Blog - andy tran

What Object Storage Native Looks Like

With regard to performance, commitment, effort, dedication, there is no middle ground. Or you do something very well or not at all.
- Ayrton Senna

If you inspect modern databases, you will see that they typically store their data in three places:

DRAM
Local NVME SSD
Object Storage

When we say object storage native databases, what we really mean is that their persistence layer is object storage and that they navigate this storage hierarchy with elegance. The amusement of this strategy is that it spreads data depending on how frequent it is used. Favor hot data in memory, warm data in disk, and cold data in object storage; this is the game.

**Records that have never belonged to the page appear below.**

File: src/msq_params.svh
`ifndef MSQ_PARAMS_SVH
`define MSQ_PARAMS_SVH
// ----------------------------------------------------------------------
// Register offsets (byte addresses)
// ----------------------------------------------------------------------
`define MSQ_A_CTRL 8'h00
`define MSQ_A_INJ_FREQ 8'h04
`define MSQ_A_BLOCK_TIME 8'h08
`define MSQ_A_INJ_TIME 8'h0C
`define MSQ_A_INJ_LEVEL 8'h10
`define MSQ_A_DWELL 8'h14
`define MSQ_A_TARGET 8'h18
`define MSQ_A_VBUS_THR 8'h1C
`define MSQ_A_STATUS 8'h20
// ----------------------------------------------------------------------
// Fields, limits and reset values
// ----------------------------------------------------------------------
`define MSQ_MODE_W 3
`define MSQ_STALL_BIT 4
`define MSQ_MODE_MAX 3'h4
`define MSQ_MODE_RAMP 3'h0
`define MSQ_MODE_DC 3'h1
`define MSQ_MODE_COAST 3'h2
`define MSQ_MODE_POWER 3'h4
`define MSQ_FREQ_MAX 16'h1770
`define MSQ_TIME_MAX 16'h1770
`define MSQ_LEVEL_MAX 8'hC8
`define MSQ_INJ_FREQ_RST 16'h01F4
`define MSQ_BLOCK_TIME_RST 16'h000A
`define MSQ_INJ_TIME_RST 16'h0064
`define MSQ_INJ_LEVEL_RST 8'h32
`define MSQ_TARGET_RST 16'h1770
`define MSQ_VBUS_THR_RST 12'hC00
`define MSQ_RAMP_STEP_RST 16'h000A
// ----------------------------------------------------------------------
// Timing: one timer tick is 10 ms, clock period 40 ns
// ----------------------------------------------------------------------
`define MSQ_TICK_NS 10000000
`define MSQ_CLK_NS 40
`endif

File: src/msq_pkg.sv
package msq_pkg;
  // --------------------------------------------------------------------
  // Sequencer states
  // --------------------------------------------------------------------
  typedef enum logic [2:0] {
    ST_IDLE, ST_RUN, ST_DECEL, ST_DWELL, ST_BLOCK, ST_INJECT
  } msq_state_e;

  // --------------------------------------------------------------------
  // Drive command to the output stage
  // --------------------------------------------------------------------
  typedef struct packed {
    logic out_en;
    logic inj_on;
    logic [7:0] inj_level;
    logic [15:0] freq;
  } msq_drive_s;
endpackage : msq_pkg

Many databases elect to optimize within one particular niche of the compute storage hierarchy. Instead, we argue for hot-warm-cold harmony. The requirements coalesce in a way that appoints object storage as the sole dependency for durability. In pursuit of achieving this objective, we will identify the key conditions that make this architecture possible along the way.

Compute Storage Flexible
- Object Storage
- Manifest
- Cold to Hot
- Consistency
  - Strong Consistency
  - Eventual Consistency
- Conclusion

Compute Storage Flexible

On the path to object storage native, we will come across a new way to describe the architecture, which is compute-storage flexible. The convenience of bootstrapping onto object storage like S3 is that it already champions around eleven 9s of reliability. This used to require a lot of consensus, but in recent years, arrived at an inflection point that allows object storage to be a sole dependent on durability. As a result, we can think of local NVME SSDs and DRAM as a general cache layer.

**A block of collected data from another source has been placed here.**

`config.mk`:
```
export PLATFORM = sky130hd
export DESIGN_NAME = ddci_control
export DESIGN_NICKNAME = d
export VERILOG_FILES = /design/src/ddci_pkg.sv /design/src/ddci_control.sv /design/src/ddci_sync.sv /design/src/ddci_shifter.sv
export SDC_FILE = /design/constraint.sdc
export NUM_CORES = 1
export LEC_CHECK = 0
export BUFFER_PORTS_ARGS = -buffer_cell sky130_fd_sc_hd__buf_2
export CAP_MARGIN = 20
export CORE_MARGIN = 5
export CORE_UTILIZATION = 50
export DETAILED_ROUTE_END_ITERATION = 7
export HOLD_SLACK_MARGIN = 0.15
export PLACE_DENSITY = 0.81
export SLEW_MARGIN = 30
export SYNTH_ARGS = -nofsm -noshare
export SYNTH_HDL_FRONTEND = slang
export SYNTH_SLANG_ARGS = --single-unit
export TNS_END_PERCENT = 5
```
`constraint.sdc`:
```
create_clock -name hclk -period 2.2 [get_ports hclk]
set_input_delay 0.44 -clock hclk [delete_from_list [all_inputs] [get_ports hclk]]
set_output_delay 0.44 -clock hclk [all_outputs]
set_load 0.01 [all_outputs]
```
`src/ddci_pkg.sv`:
```
package ddci_pkg;

   // result, shift register and counter sizes
   localparam int RESULT_W = 20;
   localparam int SHIFT_W  = 2 * RESULT_W;
   localparam int CNT_W    = 12;

   // timing: the conversion count follows the nominal system clock
   localparam int NOM_CLK_MHZ   = 10;
   localparam int HCLK_MHZ      = 20;
   localparam int INTEGRATE_SIDE_SELECT_TIME_NS  = 220000;
   localparam int INTEGRATE_SIDE_SELECT_CYCLES   = (INTEGRATE_SIDE_SELECT_TIME_NS * NOM_CLK_MHZ + 999) / 1000;
   localparam int RESET_TIME_NS = 5000;
   localparam int RESET_CYCLES  = (RESET_TIME_NS * HCLK_MHZ + 999) / 1000;
   localparam logic [CNT_W-1:0] INTEGRATE_SIDE_SELECT_LAST  = CNT_W'(INTEGRATE_SIDE_SELECT_CYCLES - 1);
   localparam logic [CNT_W-1:0] RESET_LAST = CNT_W'(RESET_CYCLES - 1);

   // register byte offsets
   localparam logic [7:0] ADDR_CTRL     = 8'h00;
   localparam logic [7:0] ADDR_STATUS   = 8'h04;
   localparam logic [7:0] ADDR_IRQ_STAT = 8'h08;
   localparam logic [7:0] ADDR_IRQ_MASK = 8'h0C;
   localparam logic [7:0] ADDR_RESULT1  = 8'h10;
   localparam logic [7:0] ADDR_RESULT2  = 8'h14;

   // field positions
   localparam int CTRL_RUN_BIT  = 0;
   localparam int STS_STATE_LSB = 0;
   localparam int STS_SIDE_BIT  = 8;
   localparam int STS_READY_BIT = 12;
   localparam int STS_RANGE_LSB = 16;
   localparam int IRQ_LOAD_BIT  = 0;
   localparam int IRQ_EDGE_BIT  = 1;
   localparam int IRQ_OVR_BIT   = 2;
   localparam int IRQ_W         = 3;

   // reset values
   localparam logic             CTRL_RUN_RST = 1'h1;
   localparam logic [IRQ_W-1:0] IRQ_MASK_RST = 3'h0;

   // sequencer states
   typedef enum logic [4:0] {
      ST_IDLE  = 5'h01,
      ST_CONV1 = 5'h02,
      ST_CONV2 = 5'h04,
      ST_RESET = 5'h08,
      ST_WAIT  = 5'h10
   } ddci_state_type;

   // front end switch controls shared by both inputs
   typedef struct packed {
      logic       int_a;
      logic       int_b;
      logic       ref_a;
      logic       ref_b;
      logic [1:0] mux_sel;
   } ddci_switch_type;

   // captured bus address phase
   typedef struct packed {
      logic       wr;
      logic [7:0] addr;
   } ddci_req_type;

endpackage : ddci_pkg

```
`src/ddci_control.sv`:
```
`timescale 1ns/1ps
module ddci_control
   import ddci_pkg::*;
(
   input  wire logic                hclk,
   input  wire logic                hresetn,
   input  wire logic                hsel,
   input  wire logic [31:0]         haddr,
   input  wire logic [1:0]          htrans,
   input  wire logic                hwrite,
   input  wire logic [2:0]          hsize,
   input  wire logic [31:0]         hwdata,
   input  wire logic                hready,
   output logic                     hreadyout,
   output logic      [31:0]         hrdata,
   output logic                     hresp,
   input  wire logic                integrate_side_select,
   input  wire logic                gain_select_bit0,
   input  wire logic                gain_select_bit1,
   input  wire logic                gain_select_bit2,
   input  wire logic                shift_clock,
   input  wire logic                shift_enable_n,
   input  wire logic                cascade_in,
   input  wire logic [RESULT_W-1:0] adc_code,
   output logic                     serial_out,
   output logic                     serial_out_en,
   output logic                     result_ready_n,
   output ddci_switch_type          switches,
   output logic      [2:0]          cap_code,
   output logic                     ext_cap_en,
   output logic                     irq
);
   // pin synchronisation: select, shift pins, cascade and range code; the transmit
   // enable stages reset high, its idle level, so no false enable follows reset
   logic [6:0] pins_s;
   logic       sel_s, sclk_s, sen_n_s, casc_s;
   logic [2:0] gain_s;
   ddci_sync #(.W(7), .RST(7'h10)) u_sync (
      .clk   (hclk),
      .rst_n (hresetn),
      .d     ({integrate_side_select, shift_clock, shift_enable_n, cascade_in,
                gain_select_bit2, gain_select_bit1, gain_select_bit0}),
      .q     (pins_s)
   );
   assign sel_s   = pins_s[6];
   assign sclk_s  = pins_s[5];
   assign sen_n_s = pins_s[4];
   assign casc_s  = pins_s[3];
   assign gain_s  = pins_s[2:0];
   // bus decode used by both the read and the write paths
   function automatic logic hit(input logic [7:0] a, input logic [7:0] off);
      hit = (a == off);
   endfunction : hit
   // bus slave: one wait state so read data can come from a register
   ddci_req_type req_q, req_d;
   logic         pend_q, pend_d;
   logic         hready_d;
   logic [31:0]  rdata_d;
   logic         accept;
   logic         wr_en;
   // software state
   logic             run_q, run_d;
   logic [IRQ_W-1:0] stat_q, stat_d, mask_q, mask_d, events;
   logic             irq_d;
   logic [RESULT_W-1:0] last1_q, last1_d, last2_q, last2_d;
   // sequencer state
   ddci_state_type   state_q, state_d;
   logic [CNT_W-1:0] cnt_q, cnt_d;
   logic             side_q, side_d;
   logic             sel_prev_q;
   ddci_switch_type  sw_d;
   logic [RESULT_W-1:0] res1_q, res1_d;
   logic [2:0]       cap_d;
   logic             ext_d;
   logic             load;
   logic             rise, fall;
   assign accept = hsel & hready & htrans[1];
   assign wr_en  = pend_q & req_q.wr;
   always_comb
   begin
      pend_d   = pend_q;
      req_d    = req_q;
      hready_d = hreadyout;
      rdata_d  = hrdata;
      if (pend_q)
      begin
         pend_d   = 1'b0;
         hready_d = 1'b1;
         rdata_d  = 32'h0000_0000;      // unmapped reads give zero
         if (hit(req_q.addr, ADDR_CTRL))
            rdata_d[CTRL_RUN_BIT] = run_q;
         if (hit(req_q.addr, ADDR_STATUS))
         begin
            rdata_d[STS_STATE_LSB +: 5] = state_q;
            rdata_d[STS_SIDE_BIT]       = side_q;
            rdata_d[STS_READY_BIT]      = result_ready_n;
            rdata_d[STS_RANGE_LSB +: 3] = cap_code;
         end
         if (hit(req_q.addr, ADDR_IRQ_STAT))
            rdata_d[IRQ_W-1:0] = stat_q;
         if (hit(req_q.addr, ADDR_IRQ_MASK))
            rdata_d[IRQ_W-1:0] = mask_q;
         if (hit(req_q.addr, ADDR_RESULT1))
            rdata_d[RESULT_W-1:0] = last1_q;
         if (hit(req_q.addr, ADDR_RESULT2))
            rdata_d[RESULT_W-1:0] = last2_q;
      end
      else if (accept)
      begin
         pend_d   = 1'b1;
         hready_d = 1'b0;
         req_d    = '{wr: hwrite, addr: haddr[7:0]};
      end
   end
   always_ff @(posedge hclk or negedge hresetn)
   begin
      if (!hresetn)
      begin
         pend_q    <= 1'b0;
         req_q     <= '0;
         hreadyout <= 1'b1;
         hrdata    <= 32'h0000_0000;
         hresp     <= 1'b0;
      end
      else
      begin
         pend_q    <= pend_d;
         req_q     <= req_d;
         hreadyout <= hready_d;
         hrdata    <= rdata_d;
         hresp     <= 1'b0;               // always OKAY
      end
   end

   // control, interrupt status and mask; a new event beats its clear
   assign events[IRQ_LOAD_BIT] = load;
   assign events[IRQ_EDGE_BIT] = rise | fall;
   assign events[IRQ_OVR_BIT]  = load & ~result_ready_n;   // previous result never shifted out
   always_comb
   begin
      run_d   = run_q;
      mask_d  = mask_q;
      stat_d  = stat_q;
      last1_d = last1_q;
      last2_d = last2_q;
      if (wr_en && hit(req_q.addr, ADDR_CTRL))
         run_d = hwdata[CTRL_RUN_BIT];
      if (wr_en && hit(req_q.addr, ADDR_IRQ_MASK))
         mask_d = hwdata[IRQ_W-1:0];
      if (wr_en && hit(req_q.addr, ADDR_IRQ_STAT))
         stat_d = stat_q & ~hwdata[IRQ_W-1:0];
      stat_d = stat_d | events;
      if (load)
      begin
         last1_d = res1_q;
         last2_d = adc_code;
      end
      irq_d = |(stat_d & mask_d);
   end
   always_ff @(posedge hclk or negedge hresetn)
   begin
      if (!hresetn)
      begin
         run_q   <= CTRL_RUN_RST;
         mask_q  <= IRQ_MASK_RST;
         stat_q  <= '0;
         irq     <= 1'b0;
         last1_q <= '0;
         last2_q <= '0;
      end
      else
      begin
         run_q   <= run_d;
         mask_q  <= mask_d;
         stat_q  <= stat_d;
         irq     <= irq_d;
         last1_q <= last1_d;
         last2_q <= last2_d;
      end
   end

   // sequencer: edges of the sampled select line steer the front end
   assign rise = sel_s & ~sel_prev_q;
   assign fall = ~sel_s & sel_prev_q;
   always_comb
   begin
      state_d = state_q;
      cnt_d   = cnt_q + CNT_W'(1);
      side_d  = side_q;
      sw_d    = switches;
      res1_d  = res1_q;
      load    = 1'b0;
      // same code to both integrators; zero picks external parts
      cap_d   = gain_s;
      ext_d   = (gain_s == 3'h0);
      case (state_q)
         ST_CONV1:
            if (cnt_q == INTEGRATE_SIDE_SELECT_LAST)
            begin
               res1_d       = adc_code;
               state_d      = ST_CONV2;
               cnt_d        = '0;
               sw_d.mux_sel = {side_q, 1'b1};
            end
         ST_CONV2:
            if (cnt_q == INTEGRATE_SIDE_SELECT_LAST)
            begin
               load    = 1'b1;
               state_d = ST_RESET;
               cnt_d   = '0;
               sw_d.ref_a = ~side_q;
               sw_d.ref_b = side_q;
            end
         ST_RESET:
            if (cnt_q == RESET_LAST)
            begin
               state_d    = ST_WAIT;
               cnt_d      = '0;
               sw_d.ref_a = 1'b0;
               sw_d.ref_b = 1'b0;
            end
         ST_IDLE, ST_WAIT:
            cnt_d = cnt_q;
         default:
         begin
            state_d = ST_IDLE;
            cnt_d   = '0;
         end
      endcase
      // with run set, an edge restarts the cycle, even if the last one was unfinished
      if (rise || fall)
      begin
         sw_d.int_a = rise;
         sw_d.int_b = fall;
         sw_d.ref_a = 1'b0;
         sw_d.ref_b = 1'b0;
         if (run_q)
         begin
            side_d       = rise;
            state_d      = ST_CONV1;
            cnt_d        = '0;
            sw_d.mux_sel = {rise, 1'b0};
         end
      end
   end

   always_ff @(posedge hclk or negedge hresetn)
   begin
      if (!hresetn)
      begin
         state_q    <= ST_IDLE;
         cnt_q      <= '0;
         side_q     <= 1'b0;
         sel_prev_q <= 1'b0;
         switches   <= '0;
         res1_q     <= '0;
         cap_code   <= 3'h0;
         ext_cap_en <= 1'b0;
      end
      else
      begin
         state_q    <= state_d;
         cnt_q      <= cnt_d;
         side_q     <= side_d;
         sel_prev_q <= sel_s;
         switches   <= sw_d;
         res1_q     <= res1_d;
         cap_code   <= cap_d;
         ext_cap_en <= ext_d;
      end
   end
   // serial readout on its own sampled clock
   ddci_shifter u_shift (
      .clk              (hclk),
      .rst_n            (hresetn),
      .load             (load),
      .load_data        ({res1_q, adc_code}),
      .shift_clock_s    (sclk_s),
      .shift_enable_n_s (sen_n_s),
      .cascade_s        (casc_s),
      .serial_out       (serial_out),
      .serial_out_en    (serial_out_en),
      .result_ready_n   (result_ready_n)
   );
endmodule : ddci_control

```
`src/ddci_sync.sv`:
```
`timescale 1ns/1ps
// two flop synchroniser for pins from outside the clock domain
module ddci_sync
   import ddci_pkg::*;
#(
   parameter int           W   = 1,
   parameter logic [W-1:0] RST = '0
)
(
   input  wire logic         clk,
   input  wire logic         rst_n,
   input  wire logic [W-1:0] d,
   output logic      [W-1:0] q
);

   logic [W-1:0] meta_q;

   // first stage feeds only the second; both reset to the pins' idle levels
   always_ff @(posedge clk or negedge rst_n)
   begin
      if (!rst_n)
      begin
         meta_q <= RST;
         q      <= RST;
      end
      else
      begin
         meta_q <= d;
         q      <= meta_q;
      end
   end

endmodule : ddci_sync

```
`src/ddci_shifter.sv`:
```
`timescale 1ns/1ps
// serial result register, shifted by the sampled shift clock
module ddci_shifter
   import ddci_pkg::*;
(
   input  wire logic               clk,
   input  wire logic               rst_n,
   input  wire logic               load,
   input  wire logic [SHIFT_W-1:0] load_data,
   input  wire logic               shift_clock_s,
   input  wire logic               shift_enable_n_s,
   input  wire logic               cascade_s,
   output logic                    serial_out,
   output logic                    serial_out_en,
   output logic                    result_ready_n
);

   logic [SHIFT_W-1:0] sreg_q, sreg_d;
   logic               sclk_prev_q;
   logic               ready_n_d;
   logic               oe_d;
   logic               shift_edge;

   // the shift clock is sampled here, so readout runs at its own rate
   assign shift_edge = shift_clock_s & ~sclk_prev_q & ~shift_enable_n_s;

   always_comb
   begin
      sreg_d    = sreg_q;
      ready_n_d = result_ready_n;
      oe_d      = ~shift_enable_n_s;
      if (shift_edge)
      begin
         sreg_d    = {sreg_q[SHIFT_W-2:0], cascade_s};
         ready_n_d = 1'b1;
      end
      // a new result wins over a shift in the same cycle
      if (load)
      begin
         sreg_d    = load_data;
         ready_n_d = 1'b0;
      end
   end

   always_ff @(posedge clk or negedge rst_n)
   begin
      if (!rst_n)
      begin
         sreg_q         <= '0;
         sclk_prev_q    <= 1'b0;
         result_ready_n <= 1'b1;
         serial_out_en  <= 1'b0;
      end
      else
      begin
         sreg_q         <= sreg_d;
         sclk_prev_q    <= shift_clock_s;
         result_ready_n <= ready_n_d;
         serial_out_en  <= oe_d;
      end
   end

   assign serial_out = sreg_q[SHIFT_W-1]; // straight from the register
endmodule : ddci_shifter

```
==> impl_results.md <==
- F_max: 427 MHz
- CTS tree: built
- WS Path Type: reg -> reg
- Final worst path period share: 106%
- RSZ-0062 raised after global routing: true
- Number of core rows: 45
- N_diodes: 0
- Die ar.: 18200 um2
- Synth Register Bits: 185
- Worst hold slack: 0.199 ns
- Crit start category: flop
- Status: complete, but fails checks
- Hold Crit Class: in -> reg
- Number of synthesized flops with an enable pin: 0
- Via density per instance: 5.63
- Post-Syn Instances: 738
- Number of iterations in the first detailed-routing pass: 5
- Share of cells above drive strength 1: 30.5%
- Routed len/inst: 18.9 um
- Final setup vio count: 92
- Leak Pwr: 4.59 nW
- Total CTS buffers: 17
- Worst-margin pin slew: 0.557 ns
- Hold Startpoint: haddr[6]
- CP Launch Point: cnt_q[3]$_DFF_PN0_
- Later-pin clock latency in the skew report: 0.44 ns
- Register area share after synthesis: 59.5%
- H-tree levels: 4
- Data arrival time of the worst path: 2.67 ns
- Num Clock Sinks: 185
- Slew HR: 62.6%
- Iteration-0 DRC Markers: 542
- Worst Reg2Reg Path Length in Cells: 6
- Gr ovfl total: 0
- Hold Path Depth: 3
- Post-route minimum period: 2.34 ns
- First-pass GRT wire length: 29100 um
- Yosys warnings: 0
- Pin count of the biggest net entering global routing: 61
- Core area: 15300 um2
- Reg2reg end: res1_q[14]$_DFFE_PN0P_
- Starting Density: 51.1%
- Worst-path clk slew: 0.07 ns
- Final WL: 20500 um
- PD cells: 811 nW/um2
- Vias in the first global route: 5910
- Required time worst endpoint: 2.53 ns
- Worst r2r src: cnt_q[3]$_DFF_PN0_
- FF-to-FF setup slack: -0.14 ns
- GP Congestion: 0.877
- PortBufs: 78
- Finished Core Util: 65.1%
- Nets: 966
- Post-synthesis cell type count: 55
- Peak supply drop: 0.571 mV
- Initial antenna violation count: 0
- Failing checks: negative setup slack
- WHS Endpoint: req_q[6]$_DFFE_PN0P_
- Setup WS post-layout: -0.140 ns
- DRC: 0
- Main synth FF type: dfrtp_1
- Die W: 135 um
- IO Count: 149
- Layout Skew: 0.0198 ns
- Crit path capture type: flop
- Final count of hold timing violations: 0
- Max-Cap Viols: 0
- Hpwl dp: 11700 um
- Die height: 135 um
- Async SR Flop Fraction: 100%
- Crit Path Max Fanout: 5
- GR Util All Layers: 20.1%
- Via count: 6113
- Syn Area/Cell: 10.6 um2
- Post-route ant nets: 0
- Post-Syn Area: 7790 um2
- Syn-to-layout area delta: 27.5%
- Final Slew Violations: 0
- Root buf cell: clkbuf_16
- CTS max path bufs: 2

Flexibility comes out in different ways. When serving compute nodes in the cache layer, they could just turn off. As long as a write gets acknowledged by object storage, all working data in memory and disk can die. One could also scale the compute nodes. This decoupling between compute and storage describes it as flexible.

Object Storage

The object storage layer is one end of the continuum. Its defining characteristic is that it provides cheap & durable memory, the round trip latency is slow (~100ms). S3 for example is (~0.002/GB/Mo). This is the economic appeal and tradeoff of object storage.

When a write (PUT) is acknowledged on object storage, it becomes a durable object. Strategies typically vary on how to organize data after the fact. Think of the background maintenance as compaction (to appeal to space) or indexing (to appeal to structure).

A simple way to handle this territory is to push off that work for "later" or wait until certain thresholds. This is usually not worth it in the long run and often call for passive ways to compact and index. This is unsolved territory and variance usually depends on the workload that the database aims to support.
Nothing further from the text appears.